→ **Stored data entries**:
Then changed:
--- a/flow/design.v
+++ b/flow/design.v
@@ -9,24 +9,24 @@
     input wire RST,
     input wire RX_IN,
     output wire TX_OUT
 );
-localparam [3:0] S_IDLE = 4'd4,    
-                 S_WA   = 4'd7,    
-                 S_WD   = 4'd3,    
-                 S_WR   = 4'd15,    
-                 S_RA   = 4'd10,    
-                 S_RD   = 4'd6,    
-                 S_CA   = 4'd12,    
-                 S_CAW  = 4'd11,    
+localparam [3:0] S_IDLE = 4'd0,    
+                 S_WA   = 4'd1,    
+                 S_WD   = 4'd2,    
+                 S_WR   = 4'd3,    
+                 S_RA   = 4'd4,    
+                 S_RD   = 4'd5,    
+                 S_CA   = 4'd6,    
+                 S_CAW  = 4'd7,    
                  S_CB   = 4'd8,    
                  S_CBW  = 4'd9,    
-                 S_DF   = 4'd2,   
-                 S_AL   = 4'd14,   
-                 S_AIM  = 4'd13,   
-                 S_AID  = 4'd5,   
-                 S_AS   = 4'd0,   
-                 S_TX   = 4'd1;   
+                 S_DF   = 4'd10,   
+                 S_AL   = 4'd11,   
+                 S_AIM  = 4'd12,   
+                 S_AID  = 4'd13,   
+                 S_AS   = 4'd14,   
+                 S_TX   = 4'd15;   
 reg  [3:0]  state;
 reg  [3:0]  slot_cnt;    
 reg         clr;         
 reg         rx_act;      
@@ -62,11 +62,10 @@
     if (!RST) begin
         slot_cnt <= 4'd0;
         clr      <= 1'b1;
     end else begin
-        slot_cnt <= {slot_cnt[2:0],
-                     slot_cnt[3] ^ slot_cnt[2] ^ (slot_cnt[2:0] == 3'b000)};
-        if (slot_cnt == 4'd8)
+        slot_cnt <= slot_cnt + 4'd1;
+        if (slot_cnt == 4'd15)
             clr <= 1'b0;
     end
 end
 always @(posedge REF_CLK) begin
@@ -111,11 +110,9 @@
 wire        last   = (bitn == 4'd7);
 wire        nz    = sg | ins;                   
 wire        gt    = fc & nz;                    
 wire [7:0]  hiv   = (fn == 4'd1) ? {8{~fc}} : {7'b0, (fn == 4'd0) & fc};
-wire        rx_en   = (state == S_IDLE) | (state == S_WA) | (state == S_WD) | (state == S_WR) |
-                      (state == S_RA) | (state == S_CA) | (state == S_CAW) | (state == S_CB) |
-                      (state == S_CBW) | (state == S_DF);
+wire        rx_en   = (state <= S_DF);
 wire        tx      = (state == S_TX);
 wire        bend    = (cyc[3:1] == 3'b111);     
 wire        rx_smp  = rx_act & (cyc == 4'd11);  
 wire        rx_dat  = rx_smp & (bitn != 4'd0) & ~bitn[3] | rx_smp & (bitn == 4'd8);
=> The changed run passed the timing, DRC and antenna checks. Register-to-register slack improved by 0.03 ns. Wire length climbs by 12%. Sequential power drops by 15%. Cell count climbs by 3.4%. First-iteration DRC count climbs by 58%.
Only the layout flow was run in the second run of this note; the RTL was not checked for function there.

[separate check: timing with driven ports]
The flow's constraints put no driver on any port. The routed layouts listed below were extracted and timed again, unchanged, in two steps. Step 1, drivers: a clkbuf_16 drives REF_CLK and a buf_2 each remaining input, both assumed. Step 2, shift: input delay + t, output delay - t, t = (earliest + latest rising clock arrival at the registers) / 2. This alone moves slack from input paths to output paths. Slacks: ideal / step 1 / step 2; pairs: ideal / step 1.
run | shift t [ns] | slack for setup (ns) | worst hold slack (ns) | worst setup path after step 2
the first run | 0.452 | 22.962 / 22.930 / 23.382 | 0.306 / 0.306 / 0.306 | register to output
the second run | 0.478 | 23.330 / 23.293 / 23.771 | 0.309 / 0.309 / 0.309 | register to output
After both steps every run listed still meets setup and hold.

--

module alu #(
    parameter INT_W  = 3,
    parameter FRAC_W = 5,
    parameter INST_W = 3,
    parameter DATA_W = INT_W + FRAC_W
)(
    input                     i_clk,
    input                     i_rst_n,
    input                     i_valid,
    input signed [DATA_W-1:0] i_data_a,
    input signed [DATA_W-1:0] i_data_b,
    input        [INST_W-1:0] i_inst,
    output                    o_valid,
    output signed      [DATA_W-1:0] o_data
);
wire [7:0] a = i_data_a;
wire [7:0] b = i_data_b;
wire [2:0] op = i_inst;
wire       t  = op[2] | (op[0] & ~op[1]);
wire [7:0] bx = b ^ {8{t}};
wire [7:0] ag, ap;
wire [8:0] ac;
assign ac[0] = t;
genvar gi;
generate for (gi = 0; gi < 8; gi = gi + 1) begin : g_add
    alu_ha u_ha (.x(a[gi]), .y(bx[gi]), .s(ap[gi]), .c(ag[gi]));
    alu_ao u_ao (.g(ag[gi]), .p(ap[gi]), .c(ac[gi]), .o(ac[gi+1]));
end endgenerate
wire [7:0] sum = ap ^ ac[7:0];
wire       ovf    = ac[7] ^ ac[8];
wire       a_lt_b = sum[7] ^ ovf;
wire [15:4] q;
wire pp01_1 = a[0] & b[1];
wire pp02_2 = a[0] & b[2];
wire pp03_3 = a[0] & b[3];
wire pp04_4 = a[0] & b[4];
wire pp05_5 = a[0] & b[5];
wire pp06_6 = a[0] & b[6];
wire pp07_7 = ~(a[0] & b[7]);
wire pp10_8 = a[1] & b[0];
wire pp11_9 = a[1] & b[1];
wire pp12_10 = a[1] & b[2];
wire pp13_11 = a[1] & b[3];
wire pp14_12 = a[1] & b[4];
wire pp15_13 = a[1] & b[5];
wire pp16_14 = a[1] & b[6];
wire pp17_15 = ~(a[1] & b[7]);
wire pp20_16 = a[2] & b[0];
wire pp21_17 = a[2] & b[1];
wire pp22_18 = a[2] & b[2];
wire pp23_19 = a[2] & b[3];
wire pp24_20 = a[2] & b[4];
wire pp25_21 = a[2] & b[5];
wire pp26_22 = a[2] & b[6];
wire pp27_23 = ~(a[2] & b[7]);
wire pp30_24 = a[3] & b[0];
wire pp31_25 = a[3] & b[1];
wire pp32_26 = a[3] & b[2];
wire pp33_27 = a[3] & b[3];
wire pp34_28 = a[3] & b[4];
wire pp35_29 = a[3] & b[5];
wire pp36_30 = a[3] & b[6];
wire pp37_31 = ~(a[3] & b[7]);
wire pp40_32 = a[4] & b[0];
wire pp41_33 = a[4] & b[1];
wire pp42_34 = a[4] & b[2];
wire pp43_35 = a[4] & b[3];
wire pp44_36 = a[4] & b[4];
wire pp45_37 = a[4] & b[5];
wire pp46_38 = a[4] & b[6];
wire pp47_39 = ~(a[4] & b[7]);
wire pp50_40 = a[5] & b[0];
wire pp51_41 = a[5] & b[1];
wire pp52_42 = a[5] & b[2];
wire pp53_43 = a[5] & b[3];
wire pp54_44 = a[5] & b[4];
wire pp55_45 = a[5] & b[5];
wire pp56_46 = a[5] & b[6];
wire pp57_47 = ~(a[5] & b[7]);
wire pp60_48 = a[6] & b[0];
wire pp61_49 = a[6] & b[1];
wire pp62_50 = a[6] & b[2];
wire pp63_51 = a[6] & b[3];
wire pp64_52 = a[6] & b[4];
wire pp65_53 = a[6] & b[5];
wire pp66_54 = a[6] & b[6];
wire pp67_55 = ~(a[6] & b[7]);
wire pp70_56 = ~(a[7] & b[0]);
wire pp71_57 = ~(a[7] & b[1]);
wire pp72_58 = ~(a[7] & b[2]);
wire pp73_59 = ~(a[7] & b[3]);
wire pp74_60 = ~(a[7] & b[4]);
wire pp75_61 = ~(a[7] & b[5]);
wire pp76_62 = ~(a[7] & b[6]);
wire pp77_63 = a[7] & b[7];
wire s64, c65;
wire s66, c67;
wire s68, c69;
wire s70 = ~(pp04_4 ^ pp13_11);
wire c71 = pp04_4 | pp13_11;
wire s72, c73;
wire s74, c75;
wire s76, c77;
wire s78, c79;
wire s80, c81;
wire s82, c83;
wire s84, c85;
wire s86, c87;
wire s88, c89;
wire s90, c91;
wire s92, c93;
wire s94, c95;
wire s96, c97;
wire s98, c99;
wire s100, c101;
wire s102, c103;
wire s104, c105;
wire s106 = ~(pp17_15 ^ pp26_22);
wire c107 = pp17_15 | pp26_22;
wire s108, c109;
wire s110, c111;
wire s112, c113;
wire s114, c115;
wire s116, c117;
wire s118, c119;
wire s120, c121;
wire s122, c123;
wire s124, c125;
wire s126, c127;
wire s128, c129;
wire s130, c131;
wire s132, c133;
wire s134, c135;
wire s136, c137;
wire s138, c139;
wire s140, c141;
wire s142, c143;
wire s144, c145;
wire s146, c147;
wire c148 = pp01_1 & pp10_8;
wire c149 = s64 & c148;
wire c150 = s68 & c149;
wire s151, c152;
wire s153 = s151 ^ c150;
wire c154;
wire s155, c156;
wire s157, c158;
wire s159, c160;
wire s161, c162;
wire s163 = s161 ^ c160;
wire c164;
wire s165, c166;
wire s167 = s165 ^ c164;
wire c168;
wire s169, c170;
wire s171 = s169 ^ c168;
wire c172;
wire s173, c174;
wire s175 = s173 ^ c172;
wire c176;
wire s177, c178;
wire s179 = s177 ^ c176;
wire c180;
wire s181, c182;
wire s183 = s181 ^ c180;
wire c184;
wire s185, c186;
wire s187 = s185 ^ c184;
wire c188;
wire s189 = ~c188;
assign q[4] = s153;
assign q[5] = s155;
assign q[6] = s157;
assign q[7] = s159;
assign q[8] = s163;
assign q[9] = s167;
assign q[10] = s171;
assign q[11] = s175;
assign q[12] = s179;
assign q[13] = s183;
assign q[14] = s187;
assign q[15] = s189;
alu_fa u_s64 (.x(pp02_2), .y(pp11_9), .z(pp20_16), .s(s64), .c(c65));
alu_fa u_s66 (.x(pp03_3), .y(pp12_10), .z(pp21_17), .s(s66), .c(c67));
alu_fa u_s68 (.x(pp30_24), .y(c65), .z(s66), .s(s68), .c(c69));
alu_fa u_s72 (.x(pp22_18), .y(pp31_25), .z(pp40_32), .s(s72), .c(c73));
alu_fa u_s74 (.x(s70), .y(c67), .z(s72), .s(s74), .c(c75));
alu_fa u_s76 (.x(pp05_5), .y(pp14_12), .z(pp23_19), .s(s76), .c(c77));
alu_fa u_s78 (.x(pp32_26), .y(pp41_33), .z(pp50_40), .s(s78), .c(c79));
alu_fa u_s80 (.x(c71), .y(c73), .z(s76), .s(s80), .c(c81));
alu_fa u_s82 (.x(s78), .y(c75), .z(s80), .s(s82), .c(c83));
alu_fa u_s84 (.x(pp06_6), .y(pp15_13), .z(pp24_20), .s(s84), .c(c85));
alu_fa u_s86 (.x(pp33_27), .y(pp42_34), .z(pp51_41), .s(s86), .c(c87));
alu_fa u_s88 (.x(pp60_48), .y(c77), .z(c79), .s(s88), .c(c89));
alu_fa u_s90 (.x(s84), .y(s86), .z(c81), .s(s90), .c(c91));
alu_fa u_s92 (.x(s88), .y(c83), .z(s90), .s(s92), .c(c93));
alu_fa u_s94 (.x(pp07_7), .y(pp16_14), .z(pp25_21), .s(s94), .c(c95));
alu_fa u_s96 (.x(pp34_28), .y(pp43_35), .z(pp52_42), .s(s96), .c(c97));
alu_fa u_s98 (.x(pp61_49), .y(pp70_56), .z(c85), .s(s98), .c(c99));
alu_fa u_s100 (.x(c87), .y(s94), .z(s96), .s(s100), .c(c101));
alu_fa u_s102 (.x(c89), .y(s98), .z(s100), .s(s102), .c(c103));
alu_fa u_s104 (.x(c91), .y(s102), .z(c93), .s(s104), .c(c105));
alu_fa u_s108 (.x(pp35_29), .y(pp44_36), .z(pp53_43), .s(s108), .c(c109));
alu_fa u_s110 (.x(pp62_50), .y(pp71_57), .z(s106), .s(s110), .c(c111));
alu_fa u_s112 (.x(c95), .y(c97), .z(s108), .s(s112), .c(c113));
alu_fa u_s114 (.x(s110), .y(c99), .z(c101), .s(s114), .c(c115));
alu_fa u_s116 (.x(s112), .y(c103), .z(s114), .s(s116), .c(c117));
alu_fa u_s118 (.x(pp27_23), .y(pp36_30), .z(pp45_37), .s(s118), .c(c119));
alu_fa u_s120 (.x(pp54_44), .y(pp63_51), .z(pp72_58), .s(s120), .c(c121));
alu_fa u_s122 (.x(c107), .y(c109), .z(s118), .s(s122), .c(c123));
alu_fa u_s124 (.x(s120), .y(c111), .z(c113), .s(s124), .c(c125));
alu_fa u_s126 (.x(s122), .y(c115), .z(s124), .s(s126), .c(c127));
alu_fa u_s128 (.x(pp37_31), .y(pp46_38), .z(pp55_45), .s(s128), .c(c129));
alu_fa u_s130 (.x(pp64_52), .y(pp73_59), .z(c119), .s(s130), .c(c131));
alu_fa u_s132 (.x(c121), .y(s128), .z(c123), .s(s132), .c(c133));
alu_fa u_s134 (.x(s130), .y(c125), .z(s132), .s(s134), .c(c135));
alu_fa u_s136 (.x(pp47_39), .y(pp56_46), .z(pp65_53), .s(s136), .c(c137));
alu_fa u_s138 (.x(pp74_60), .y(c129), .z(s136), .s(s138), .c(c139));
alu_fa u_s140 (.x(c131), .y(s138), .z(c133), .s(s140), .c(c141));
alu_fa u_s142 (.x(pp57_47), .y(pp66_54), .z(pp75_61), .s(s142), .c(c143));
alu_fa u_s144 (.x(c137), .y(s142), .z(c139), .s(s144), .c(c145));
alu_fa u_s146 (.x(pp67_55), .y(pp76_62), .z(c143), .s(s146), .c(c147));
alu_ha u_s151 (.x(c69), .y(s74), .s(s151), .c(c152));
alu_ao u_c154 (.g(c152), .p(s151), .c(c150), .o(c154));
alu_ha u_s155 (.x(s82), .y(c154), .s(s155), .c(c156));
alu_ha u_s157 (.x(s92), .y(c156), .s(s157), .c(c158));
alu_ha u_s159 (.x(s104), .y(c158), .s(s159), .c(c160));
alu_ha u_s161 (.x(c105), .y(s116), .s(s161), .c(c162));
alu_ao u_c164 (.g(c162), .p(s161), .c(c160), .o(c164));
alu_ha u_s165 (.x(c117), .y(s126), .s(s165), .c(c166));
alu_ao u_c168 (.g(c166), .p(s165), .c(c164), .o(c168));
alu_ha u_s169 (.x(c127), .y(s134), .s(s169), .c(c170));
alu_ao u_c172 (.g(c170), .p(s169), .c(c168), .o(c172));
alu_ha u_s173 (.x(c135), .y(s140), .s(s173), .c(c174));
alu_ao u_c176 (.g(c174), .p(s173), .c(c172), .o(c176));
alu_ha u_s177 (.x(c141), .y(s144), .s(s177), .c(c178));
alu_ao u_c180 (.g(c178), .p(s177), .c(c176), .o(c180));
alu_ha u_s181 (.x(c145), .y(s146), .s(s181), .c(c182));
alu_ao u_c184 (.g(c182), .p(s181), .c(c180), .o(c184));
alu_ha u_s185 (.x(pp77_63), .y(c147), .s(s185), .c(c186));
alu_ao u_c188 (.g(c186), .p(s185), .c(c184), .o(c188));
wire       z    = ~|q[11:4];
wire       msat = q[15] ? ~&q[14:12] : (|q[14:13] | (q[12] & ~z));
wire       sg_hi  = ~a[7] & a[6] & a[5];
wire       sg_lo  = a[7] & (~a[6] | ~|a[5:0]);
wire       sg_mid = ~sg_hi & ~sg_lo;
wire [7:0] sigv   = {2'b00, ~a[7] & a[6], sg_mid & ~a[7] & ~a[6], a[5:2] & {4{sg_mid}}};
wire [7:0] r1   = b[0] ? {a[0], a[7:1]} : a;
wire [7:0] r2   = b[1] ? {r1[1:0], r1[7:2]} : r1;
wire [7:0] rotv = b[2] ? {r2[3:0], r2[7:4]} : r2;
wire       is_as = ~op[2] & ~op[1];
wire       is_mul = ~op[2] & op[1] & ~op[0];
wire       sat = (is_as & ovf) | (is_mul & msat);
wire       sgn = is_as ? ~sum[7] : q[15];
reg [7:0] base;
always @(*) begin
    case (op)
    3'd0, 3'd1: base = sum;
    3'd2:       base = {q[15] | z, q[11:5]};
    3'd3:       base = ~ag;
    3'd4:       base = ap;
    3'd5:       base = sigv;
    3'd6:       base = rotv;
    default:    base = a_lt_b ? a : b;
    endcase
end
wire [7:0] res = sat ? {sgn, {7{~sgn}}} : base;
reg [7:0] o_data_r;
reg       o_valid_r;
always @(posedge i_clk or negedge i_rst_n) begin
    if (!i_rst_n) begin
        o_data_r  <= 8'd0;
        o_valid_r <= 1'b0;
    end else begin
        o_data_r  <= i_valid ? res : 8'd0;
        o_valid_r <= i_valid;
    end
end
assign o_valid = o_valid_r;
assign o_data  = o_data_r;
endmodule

--

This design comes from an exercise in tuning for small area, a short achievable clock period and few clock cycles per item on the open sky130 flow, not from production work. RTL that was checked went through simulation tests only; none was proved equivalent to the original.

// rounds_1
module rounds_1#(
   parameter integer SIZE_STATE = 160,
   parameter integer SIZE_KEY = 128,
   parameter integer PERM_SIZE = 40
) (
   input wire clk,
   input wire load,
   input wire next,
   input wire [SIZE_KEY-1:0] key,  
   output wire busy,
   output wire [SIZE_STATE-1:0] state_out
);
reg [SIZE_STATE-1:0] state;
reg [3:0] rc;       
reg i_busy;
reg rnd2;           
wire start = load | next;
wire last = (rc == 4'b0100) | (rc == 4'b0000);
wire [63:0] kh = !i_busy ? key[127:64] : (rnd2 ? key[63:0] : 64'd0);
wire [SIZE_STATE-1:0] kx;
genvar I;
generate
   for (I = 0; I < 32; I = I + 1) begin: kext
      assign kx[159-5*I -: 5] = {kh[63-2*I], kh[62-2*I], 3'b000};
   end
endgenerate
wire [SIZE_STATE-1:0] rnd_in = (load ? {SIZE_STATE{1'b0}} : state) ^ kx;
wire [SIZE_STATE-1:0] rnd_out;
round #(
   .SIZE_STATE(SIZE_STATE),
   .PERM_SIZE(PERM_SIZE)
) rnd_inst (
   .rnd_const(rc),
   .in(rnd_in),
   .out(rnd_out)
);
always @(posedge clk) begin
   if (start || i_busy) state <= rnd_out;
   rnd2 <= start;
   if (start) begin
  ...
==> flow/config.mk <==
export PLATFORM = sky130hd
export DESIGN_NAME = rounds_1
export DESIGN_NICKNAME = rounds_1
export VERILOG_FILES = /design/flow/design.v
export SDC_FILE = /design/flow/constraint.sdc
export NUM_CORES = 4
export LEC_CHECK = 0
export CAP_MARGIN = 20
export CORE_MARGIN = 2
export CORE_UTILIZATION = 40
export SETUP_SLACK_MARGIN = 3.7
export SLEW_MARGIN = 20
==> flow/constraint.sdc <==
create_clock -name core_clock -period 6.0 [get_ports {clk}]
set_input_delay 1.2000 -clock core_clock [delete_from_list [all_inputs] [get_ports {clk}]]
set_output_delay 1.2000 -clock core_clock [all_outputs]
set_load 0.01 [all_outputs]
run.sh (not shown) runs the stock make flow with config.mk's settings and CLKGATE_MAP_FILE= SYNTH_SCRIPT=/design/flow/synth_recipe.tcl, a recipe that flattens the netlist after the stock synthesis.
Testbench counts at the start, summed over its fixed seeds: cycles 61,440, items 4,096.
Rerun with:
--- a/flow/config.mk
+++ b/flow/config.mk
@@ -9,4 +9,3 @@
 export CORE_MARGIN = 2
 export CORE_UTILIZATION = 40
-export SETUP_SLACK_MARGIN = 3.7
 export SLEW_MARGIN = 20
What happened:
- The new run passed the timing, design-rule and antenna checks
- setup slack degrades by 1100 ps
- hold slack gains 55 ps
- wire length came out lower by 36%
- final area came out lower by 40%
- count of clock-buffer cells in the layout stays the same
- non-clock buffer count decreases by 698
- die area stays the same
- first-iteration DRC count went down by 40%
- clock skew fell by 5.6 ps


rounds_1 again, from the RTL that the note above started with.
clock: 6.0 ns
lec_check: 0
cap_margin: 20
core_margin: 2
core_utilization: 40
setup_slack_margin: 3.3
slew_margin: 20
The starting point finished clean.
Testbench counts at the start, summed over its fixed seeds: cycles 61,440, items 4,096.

→ **Your goal**: Reprint exactly the lines above that start at the one with "wire c150 = s68 & c149;" and end at the one with "assign q[15] = s189;", keeping both and adding none.

→ **Written solution**:
wire c150 = s68 & c149;
wire s151, c152;
wire s153 = s151 ^ c150;
wire c154;
wire s155, c156;
wire s157, c158;
wire s159, c160;
wire s161, c162;
wire s163 = s161 ^ c160;
wire c164;
wire s165, c166;
wire s167 = s165 ^ c164;
wire c168;
wire s169, c170;
wire s171 = s169 ^ c168;
wire c172;
wire s173, c174;
wire s175 = s173 ^ c172;
wire c176;
wire s177, c178;
wire s179 = s177 ^ c176;
wire c180;
wire s181, c182;
wire s183 = s181 ^ c180;
wire c184;
wire s185, c186;
wire s187 = s185 ^ c184;
wire c188;
wire s189 = ~c188;
assign q[4] = s153;
assign q[5] = s155;
assign q[6] = s157;
assign q[7] = s159;
assign q[8] = s163;
assign q[9] = s167;
assign q[10] = s171;
assign q[11] = s175;
assign q[12] = s179;
assign q[13] = s183;
assign q[14] = s187;
assign q[15] = s189;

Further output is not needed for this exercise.